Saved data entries
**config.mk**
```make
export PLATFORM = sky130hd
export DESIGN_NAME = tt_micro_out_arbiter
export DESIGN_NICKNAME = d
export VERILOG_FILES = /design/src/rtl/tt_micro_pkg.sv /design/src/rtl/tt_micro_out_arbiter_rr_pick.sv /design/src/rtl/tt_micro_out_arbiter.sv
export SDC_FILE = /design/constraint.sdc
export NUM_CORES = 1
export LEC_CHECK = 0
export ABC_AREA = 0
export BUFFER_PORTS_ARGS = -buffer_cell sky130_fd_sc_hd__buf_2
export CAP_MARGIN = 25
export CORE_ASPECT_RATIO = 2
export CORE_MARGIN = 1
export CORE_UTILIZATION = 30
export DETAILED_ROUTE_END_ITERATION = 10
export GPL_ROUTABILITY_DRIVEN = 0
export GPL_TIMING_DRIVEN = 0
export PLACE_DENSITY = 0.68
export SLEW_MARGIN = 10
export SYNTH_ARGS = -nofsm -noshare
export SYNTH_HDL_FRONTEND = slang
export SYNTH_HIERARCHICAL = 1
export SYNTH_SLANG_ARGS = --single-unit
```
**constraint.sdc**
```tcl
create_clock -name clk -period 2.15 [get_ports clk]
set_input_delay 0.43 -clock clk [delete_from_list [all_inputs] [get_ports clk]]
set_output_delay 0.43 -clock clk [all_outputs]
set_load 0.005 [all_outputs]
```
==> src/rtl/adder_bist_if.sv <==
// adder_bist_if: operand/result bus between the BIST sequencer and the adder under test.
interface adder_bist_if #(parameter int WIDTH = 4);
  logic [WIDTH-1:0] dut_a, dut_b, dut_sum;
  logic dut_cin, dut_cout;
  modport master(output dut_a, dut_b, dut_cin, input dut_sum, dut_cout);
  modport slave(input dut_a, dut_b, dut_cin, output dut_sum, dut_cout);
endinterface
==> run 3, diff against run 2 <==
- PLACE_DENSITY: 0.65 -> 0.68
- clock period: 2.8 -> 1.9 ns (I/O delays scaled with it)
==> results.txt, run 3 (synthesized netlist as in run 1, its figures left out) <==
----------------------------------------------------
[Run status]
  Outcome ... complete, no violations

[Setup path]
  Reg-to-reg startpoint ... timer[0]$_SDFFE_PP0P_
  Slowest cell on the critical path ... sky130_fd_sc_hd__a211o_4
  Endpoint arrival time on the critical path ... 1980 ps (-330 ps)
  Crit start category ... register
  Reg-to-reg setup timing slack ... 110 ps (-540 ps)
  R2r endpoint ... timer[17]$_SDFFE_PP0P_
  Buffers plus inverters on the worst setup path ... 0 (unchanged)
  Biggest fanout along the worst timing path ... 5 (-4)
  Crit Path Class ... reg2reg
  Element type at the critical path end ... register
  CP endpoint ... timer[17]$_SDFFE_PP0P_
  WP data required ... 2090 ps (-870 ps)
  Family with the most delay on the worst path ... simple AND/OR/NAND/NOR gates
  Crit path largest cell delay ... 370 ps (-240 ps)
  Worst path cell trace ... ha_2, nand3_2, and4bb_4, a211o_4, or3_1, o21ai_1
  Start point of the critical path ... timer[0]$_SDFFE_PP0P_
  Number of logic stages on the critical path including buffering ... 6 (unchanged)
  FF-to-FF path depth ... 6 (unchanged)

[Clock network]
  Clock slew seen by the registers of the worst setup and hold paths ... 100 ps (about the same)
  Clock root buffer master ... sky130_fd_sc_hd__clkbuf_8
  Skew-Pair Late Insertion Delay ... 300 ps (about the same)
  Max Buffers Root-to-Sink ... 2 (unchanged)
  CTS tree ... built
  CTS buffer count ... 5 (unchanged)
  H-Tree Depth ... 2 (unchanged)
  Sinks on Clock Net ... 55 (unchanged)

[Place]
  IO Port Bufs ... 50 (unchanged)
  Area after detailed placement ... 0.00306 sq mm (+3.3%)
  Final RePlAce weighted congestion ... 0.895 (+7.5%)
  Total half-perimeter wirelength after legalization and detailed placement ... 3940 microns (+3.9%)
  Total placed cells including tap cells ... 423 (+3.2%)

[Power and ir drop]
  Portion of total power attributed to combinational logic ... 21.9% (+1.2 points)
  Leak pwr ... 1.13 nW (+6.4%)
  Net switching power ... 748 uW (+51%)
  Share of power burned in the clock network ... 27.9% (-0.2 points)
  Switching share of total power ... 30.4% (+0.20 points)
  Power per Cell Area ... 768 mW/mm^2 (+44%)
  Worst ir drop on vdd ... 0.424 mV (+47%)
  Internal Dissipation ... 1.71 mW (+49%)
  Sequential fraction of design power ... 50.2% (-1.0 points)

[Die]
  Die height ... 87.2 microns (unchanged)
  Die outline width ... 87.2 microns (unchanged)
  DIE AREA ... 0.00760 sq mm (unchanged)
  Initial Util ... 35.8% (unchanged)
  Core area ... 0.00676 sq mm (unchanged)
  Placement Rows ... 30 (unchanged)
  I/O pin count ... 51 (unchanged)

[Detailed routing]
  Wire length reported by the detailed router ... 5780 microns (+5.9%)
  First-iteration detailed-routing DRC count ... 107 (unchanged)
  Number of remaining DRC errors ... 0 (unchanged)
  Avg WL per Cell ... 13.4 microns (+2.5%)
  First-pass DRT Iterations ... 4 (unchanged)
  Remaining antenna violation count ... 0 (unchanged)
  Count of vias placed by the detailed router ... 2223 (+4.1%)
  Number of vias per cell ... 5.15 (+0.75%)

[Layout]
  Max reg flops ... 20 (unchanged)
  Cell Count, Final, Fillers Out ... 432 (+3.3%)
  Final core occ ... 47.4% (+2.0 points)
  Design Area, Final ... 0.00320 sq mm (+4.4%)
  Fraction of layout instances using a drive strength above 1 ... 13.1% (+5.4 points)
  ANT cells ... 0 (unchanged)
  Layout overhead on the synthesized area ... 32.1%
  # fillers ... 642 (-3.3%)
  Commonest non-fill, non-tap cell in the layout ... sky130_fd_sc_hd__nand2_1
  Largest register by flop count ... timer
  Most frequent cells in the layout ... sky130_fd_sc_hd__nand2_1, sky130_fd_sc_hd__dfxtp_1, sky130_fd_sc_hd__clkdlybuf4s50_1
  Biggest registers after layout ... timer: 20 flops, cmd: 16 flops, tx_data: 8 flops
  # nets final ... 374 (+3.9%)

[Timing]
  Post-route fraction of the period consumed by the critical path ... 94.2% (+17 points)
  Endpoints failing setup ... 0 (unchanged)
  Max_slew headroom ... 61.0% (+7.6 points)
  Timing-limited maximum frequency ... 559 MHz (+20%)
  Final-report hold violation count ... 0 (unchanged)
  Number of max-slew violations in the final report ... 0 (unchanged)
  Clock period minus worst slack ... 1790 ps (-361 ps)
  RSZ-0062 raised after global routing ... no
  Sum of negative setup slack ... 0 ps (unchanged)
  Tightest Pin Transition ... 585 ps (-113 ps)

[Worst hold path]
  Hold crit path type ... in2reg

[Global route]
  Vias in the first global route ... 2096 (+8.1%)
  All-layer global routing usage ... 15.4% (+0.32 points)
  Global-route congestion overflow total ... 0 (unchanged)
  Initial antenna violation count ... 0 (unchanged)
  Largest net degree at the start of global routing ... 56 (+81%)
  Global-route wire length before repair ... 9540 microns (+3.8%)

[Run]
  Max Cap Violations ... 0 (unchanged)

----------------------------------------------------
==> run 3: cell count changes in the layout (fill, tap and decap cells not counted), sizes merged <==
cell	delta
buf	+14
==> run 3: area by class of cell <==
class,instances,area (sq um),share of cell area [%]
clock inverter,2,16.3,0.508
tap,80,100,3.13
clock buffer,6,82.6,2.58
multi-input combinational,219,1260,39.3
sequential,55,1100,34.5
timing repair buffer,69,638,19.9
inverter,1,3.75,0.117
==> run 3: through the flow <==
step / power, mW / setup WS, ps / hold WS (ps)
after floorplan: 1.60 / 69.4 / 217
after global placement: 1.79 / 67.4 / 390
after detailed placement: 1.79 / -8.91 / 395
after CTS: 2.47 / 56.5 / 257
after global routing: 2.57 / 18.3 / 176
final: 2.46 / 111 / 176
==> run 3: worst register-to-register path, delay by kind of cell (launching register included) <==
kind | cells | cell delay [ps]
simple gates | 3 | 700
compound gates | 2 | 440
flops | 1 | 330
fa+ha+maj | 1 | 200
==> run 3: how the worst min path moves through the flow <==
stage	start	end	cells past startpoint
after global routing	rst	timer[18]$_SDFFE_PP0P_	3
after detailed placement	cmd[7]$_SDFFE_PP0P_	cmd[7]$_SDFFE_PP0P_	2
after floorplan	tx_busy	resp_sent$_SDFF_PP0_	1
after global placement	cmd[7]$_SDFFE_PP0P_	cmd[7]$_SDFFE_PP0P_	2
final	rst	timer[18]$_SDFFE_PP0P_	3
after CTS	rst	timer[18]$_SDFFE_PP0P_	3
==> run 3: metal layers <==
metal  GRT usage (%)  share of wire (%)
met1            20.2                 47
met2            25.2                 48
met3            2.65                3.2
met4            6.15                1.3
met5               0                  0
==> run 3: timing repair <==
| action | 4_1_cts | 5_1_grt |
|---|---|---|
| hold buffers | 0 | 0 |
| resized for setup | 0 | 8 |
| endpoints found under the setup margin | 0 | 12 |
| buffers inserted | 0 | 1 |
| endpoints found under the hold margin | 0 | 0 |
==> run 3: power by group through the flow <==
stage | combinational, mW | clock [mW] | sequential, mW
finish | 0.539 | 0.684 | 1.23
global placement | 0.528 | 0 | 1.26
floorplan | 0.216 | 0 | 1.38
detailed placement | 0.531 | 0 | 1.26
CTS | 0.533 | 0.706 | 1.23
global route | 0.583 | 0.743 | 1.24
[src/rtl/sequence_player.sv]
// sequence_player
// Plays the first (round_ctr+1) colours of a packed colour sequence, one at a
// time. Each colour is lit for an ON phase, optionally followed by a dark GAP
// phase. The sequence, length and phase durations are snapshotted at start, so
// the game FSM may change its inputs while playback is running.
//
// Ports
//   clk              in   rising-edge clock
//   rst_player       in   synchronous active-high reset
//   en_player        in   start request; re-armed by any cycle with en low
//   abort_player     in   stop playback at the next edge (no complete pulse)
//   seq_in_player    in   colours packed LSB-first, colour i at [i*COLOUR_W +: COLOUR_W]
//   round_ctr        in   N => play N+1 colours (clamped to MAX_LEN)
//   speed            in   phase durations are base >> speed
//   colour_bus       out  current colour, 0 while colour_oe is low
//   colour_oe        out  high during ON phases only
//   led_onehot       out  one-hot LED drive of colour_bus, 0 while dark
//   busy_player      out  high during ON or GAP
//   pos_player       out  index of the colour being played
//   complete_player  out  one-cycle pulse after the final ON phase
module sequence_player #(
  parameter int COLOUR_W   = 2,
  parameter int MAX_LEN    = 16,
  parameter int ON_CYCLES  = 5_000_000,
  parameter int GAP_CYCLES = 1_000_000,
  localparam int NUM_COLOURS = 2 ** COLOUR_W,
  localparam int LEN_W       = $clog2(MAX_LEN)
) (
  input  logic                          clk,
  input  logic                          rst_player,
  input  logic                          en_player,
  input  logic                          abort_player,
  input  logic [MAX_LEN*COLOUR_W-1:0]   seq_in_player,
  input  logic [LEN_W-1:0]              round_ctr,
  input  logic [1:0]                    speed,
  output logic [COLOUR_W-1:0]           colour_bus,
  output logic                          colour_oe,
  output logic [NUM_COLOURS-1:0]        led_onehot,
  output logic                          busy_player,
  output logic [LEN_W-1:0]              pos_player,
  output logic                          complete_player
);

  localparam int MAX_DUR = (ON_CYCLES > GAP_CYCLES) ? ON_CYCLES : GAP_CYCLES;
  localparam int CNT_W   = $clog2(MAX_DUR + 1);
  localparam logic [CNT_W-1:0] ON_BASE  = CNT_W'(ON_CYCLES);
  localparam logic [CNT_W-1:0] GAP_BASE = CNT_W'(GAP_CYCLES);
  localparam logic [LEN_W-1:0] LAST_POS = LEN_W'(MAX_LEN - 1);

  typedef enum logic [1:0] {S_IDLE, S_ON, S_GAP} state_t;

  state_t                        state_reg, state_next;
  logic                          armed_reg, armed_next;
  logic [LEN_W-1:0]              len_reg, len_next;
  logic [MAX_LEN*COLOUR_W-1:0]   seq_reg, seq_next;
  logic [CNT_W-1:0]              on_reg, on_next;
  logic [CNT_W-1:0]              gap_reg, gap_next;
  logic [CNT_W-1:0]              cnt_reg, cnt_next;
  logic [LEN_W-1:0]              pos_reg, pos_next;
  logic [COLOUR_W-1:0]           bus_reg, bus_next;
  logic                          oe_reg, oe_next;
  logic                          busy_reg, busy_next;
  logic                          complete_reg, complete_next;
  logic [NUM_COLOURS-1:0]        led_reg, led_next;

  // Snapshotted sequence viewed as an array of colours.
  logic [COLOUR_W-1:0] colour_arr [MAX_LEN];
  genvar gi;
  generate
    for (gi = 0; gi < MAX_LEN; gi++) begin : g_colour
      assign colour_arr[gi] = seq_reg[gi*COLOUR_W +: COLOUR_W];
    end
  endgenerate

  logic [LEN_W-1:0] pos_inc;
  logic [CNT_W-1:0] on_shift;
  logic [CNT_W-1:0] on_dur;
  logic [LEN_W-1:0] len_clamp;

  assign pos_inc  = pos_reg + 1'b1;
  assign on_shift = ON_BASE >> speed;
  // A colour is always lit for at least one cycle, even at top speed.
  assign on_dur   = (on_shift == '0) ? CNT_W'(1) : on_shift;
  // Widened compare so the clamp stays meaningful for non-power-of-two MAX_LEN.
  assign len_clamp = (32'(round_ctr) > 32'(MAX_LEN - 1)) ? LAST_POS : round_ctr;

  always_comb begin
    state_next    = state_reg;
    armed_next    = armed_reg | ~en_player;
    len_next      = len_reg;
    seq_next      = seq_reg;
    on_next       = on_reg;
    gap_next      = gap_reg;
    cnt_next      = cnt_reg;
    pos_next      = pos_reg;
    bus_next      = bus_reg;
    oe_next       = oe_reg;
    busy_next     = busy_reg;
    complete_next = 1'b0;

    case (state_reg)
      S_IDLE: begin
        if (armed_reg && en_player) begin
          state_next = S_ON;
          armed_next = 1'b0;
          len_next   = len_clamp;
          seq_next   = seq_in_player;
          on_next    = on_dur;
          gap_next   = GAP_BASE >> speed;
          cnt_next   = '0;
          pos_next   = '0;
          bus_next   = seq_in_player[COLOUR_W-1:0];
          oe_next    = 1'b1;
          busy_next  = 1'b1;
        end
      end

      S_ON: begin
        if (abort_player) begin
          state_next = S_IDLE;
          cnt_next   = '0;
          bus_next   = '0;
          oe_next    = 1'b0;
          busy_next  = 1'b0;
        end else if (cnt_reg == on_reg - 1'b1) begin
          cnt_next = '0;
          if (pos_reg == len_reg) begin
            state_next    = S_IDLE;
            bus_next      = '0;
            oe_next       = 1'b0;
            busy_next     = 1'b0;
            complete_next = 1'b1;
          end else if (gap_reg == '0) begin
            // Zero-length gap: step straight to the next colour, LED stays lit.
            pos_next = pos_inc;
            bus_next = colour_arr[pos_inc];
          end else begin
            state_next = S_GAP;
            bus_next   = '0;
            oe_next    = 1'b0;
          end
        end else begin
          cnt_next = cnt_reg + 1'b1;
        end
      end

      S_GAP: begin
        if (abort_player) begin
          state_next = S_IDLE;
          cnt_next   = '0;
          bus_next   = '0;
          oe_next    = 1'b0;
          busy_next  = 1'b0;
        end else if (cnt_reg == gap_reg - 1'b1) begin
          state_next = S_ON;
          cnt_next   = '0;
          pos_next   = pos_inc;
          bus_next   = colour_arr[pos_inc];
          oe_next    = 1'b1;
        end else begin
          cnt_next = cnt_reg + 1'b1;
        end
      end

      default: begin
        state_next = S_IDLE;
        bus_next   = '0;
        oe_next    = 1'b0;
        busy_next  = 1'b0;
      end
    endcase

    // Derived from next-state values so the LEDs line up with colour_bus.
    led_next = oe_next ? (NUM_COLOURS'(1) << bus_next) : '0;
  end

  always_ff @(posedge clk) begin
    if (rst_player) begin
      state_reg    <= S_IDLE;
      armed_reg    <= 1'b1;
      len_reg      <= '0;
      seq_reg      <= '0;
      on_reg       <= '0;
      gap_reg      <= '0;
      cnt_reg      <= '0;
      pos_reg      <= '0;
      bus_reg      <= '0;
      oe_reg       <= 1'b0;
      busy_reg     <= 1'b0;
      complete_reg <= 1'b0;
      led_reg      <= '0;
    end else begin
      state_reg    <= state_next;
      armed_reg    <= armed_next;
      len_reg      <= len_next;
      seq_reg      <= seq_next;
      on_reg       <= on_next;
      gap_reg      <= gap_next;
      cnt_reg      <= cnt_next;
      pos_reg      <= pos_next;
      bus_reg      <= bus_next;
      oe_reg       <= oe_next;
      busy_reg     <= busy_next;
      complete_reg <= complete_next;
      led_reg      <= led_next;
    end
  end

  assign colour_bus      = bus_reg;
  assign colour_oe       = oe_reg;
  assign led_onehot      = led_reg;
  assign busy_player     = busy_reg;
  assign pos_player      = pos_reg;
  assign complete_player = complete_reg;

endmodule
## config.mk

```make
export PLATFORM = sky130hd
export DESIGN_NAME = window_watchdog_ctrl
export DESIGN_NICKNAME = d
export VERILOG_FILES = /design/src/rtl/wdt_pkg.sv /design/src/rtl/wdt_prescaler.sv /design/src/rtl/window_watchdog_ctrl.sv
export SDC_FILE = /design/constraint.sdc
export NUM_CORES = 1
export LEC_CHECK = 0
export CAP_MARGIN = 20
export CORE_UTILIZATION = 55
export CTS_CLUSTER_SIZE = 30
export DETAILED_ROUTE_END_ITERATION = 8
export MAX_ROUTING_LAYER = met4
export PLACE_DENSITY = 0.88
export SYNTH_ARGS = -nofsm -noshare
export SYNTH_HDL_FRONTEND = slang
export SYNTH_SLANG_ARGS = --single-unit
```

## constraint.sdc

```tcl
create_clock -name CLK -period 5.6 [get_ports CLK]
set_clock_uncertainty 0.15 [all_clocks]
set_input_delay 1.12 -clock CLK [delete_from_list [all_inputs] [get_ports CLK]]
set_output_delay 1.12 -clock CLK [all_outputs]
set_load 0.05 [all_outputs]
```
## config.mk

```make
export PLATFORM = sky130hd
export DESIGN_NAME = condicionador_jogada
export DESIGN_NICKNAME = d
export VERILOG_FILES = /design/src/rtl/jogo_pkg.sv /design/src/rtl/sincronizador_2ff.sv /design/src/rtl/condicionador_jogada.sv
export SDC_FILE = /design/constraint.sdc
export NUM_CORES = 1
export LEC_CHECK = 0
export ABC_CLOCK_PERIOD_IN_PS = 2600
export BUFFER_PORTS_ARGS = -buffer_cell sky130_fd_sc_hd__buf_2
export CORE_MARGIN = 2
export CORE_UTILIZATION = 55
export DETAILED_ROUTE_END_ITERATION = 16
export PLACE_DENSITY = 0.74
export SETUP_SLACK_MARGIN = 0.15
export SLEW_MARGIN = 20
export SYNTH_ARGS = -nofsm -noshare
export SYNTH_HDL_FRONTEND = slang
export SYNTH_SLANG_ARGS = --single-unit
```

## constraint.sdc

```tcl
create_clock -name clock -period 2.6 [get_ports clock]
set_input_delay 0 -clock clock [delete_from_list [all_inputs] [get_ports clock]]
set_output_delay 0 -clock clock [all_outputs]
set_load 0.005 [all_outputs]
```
--
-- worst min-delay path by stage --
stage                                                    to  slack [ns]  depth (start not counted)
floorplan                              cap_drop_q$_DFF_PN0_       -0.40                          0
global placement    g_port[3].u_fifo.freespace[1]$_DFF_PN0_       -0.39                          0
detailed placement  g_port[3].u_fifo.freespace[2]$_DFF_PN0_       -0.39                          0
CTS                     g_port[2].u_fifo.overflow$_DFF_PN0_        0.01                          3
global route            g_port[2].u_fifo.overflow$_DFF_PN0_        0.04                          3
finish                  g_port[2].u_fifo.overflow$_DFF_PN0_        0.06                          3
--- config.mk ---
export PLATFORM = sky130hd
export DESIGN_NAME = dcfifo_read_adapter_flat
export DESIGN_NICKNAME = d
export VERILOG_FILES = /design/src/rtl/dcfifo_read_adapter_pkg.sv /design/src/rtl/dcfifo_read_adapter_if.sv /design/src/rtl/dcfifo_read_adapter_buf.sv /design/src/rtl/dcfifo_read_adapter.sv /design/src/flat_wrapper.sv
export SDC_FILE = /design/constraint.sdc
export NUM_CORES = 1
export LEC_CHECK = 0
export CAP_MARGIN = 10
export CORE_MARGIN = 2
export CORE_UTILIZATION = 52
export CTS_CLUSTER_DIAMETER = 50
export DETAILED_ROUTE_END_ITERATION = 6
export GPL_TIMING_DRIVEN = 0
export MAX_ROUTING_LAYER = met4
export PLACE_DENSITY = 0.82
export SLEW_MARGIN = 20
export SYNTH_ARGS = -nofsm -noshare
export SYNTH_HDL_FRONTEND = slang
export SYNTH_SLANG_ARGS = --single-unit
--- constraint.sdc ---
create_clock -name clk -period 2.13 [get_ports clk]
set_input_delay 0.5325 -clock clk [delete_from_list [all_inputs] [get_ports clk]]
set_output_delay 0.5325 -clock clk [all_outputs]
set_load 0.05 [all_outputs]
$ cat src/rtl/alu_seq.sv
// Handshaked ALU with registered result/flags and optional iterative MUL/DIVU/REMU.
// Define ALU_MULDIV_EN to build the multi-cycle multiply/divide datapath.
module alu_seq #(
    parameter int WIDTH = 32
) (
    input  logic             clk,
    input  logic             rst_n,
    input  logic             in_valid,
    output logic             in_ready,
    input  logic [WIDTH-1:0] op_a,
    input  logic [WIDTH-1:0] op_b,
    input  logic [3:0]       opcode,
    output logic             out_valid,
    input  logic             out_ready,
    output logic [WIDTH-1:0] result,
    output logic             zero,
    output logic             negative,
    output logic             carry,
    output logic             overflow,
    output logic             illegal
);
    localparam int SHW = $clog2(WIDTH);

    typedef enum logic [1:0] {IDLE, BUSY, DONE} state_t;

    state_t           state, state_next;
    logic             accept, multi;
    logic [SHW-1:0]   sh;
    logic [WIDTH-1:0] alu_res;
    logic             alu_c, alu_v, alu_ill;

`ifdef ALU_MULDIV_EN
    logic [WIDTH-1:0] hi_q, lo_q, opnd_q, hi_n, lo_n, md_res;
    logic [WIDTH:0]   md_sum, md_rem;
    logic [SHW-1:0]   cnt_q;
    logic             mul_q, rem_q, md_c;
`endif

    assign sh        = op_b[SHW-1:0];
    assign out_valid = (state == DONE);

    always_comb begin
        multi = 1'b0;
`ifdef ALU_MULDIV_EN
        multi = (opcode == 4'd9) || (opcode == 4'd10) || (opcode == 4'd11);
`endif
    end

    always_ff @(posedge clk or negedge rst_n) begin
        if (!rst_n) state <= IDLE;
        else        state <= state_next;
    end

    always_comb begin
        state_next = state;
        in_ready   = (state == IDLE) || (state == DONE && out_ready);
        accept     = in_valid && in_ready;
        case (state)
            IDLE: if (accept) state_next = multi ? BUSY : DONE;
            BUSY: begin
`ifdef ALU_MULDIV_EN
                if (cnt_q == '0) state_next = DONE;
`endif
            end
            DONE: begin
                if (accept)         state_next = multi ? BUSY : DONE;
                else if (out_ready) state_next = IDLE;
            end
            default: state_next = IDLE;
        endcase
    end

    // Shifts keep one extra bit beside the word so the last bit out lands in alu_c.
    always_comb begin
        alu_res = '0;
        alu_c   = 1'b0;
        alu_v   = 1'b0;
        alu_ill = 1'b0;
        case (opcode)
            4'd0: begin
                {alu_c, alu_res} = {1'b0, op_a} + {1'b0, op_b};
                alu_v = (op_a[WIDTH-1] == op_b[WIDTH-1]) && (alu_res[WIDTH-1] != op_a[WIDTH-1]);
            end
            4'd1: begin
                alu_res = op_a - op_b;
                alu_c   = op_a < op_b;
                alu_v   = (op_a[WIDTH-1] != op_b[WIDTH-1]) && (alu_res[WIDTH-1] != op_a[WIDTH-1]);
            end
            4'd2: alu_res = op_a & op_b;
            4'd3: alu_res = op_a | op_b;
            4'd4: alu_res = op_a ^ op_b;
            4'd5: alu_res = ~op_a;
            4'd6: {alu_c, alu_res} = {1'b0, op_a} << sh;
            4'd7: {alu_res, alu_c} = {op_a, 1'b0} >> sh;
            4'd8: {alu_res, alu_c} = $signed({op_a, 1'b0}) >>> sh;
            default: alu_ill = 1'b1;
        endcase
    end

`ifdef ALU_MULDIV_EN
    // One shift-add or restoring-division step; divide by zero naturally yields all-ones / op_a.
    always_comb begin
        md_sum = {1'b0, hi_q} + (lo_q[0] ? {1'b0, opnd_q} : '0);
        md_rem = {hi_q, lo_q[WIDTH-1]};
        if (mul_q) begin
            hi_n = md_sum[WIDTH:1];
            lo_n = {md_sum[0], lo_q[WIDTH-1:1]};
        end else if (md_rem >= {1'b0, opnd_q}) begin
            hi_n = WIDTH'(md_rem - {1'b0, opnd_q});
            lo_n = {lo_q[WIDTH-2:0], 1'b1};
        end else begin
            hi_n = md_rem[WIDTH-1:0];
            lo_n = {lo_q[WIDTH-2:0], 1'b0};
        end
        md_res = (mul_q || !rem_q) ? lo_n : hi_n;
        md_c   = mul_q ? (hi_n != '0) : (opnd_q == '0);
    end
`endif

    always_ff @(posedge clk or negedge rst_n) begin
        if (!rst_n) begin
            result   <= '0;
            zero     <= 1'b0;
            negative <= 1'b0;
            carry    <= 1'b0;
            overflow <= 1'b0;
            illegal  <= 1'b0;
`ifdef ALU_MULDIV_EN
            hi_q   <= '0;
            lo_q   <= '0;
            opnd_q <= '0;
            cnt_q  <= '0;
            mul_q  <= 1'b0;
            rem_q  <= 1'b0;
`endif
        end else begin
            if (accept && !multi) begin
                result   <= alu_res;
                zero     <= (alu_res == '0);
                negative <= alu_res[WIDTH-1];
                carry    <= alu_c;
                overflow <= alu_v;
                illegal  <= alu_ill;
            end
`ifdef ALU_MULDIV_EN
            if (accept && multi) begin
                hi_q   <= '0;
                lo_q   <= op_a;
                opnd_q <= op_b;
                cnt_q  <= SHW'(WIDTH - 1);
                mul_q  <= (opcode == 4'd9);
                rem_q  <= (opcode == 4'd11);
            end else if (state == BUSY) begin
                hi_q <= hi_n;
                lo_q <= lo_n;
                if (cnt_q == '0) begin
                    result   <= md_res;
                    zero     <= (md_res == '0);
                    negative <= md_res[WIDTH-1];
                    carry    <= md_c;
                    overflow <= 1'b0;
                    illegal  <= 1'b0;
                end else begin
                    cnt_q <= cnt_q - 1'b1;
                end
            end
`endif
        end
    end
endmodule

## [TASK DESCRIPTION]
All lines above from the one holding "Clock period minus" to the one holding "Initial antenna violation", inclusive, are to be copied exactly; no other line is wanted.

## [YOUR RESPONSE]
  Clock period minus worst slack ... 1790 ps (-361 ps)
  RSZ-0062 raised after global routing ... no
  Sum of negative setup slack ... 0 ps (unchanged)
  Tightest Pin Transition ... 585 ps (-113 ps)

[Worst hold path]
  Hold crit path type ... in2reg

[Global route]
  Vias in the first global route ... 2096 (+8.1%)
  All-layer global routing usage ... 15.4% (+0.32 points)
  Global-route congestion overflow total ... 0 (unchanged)
  Initial antenna violation count ... 0 (unchanged)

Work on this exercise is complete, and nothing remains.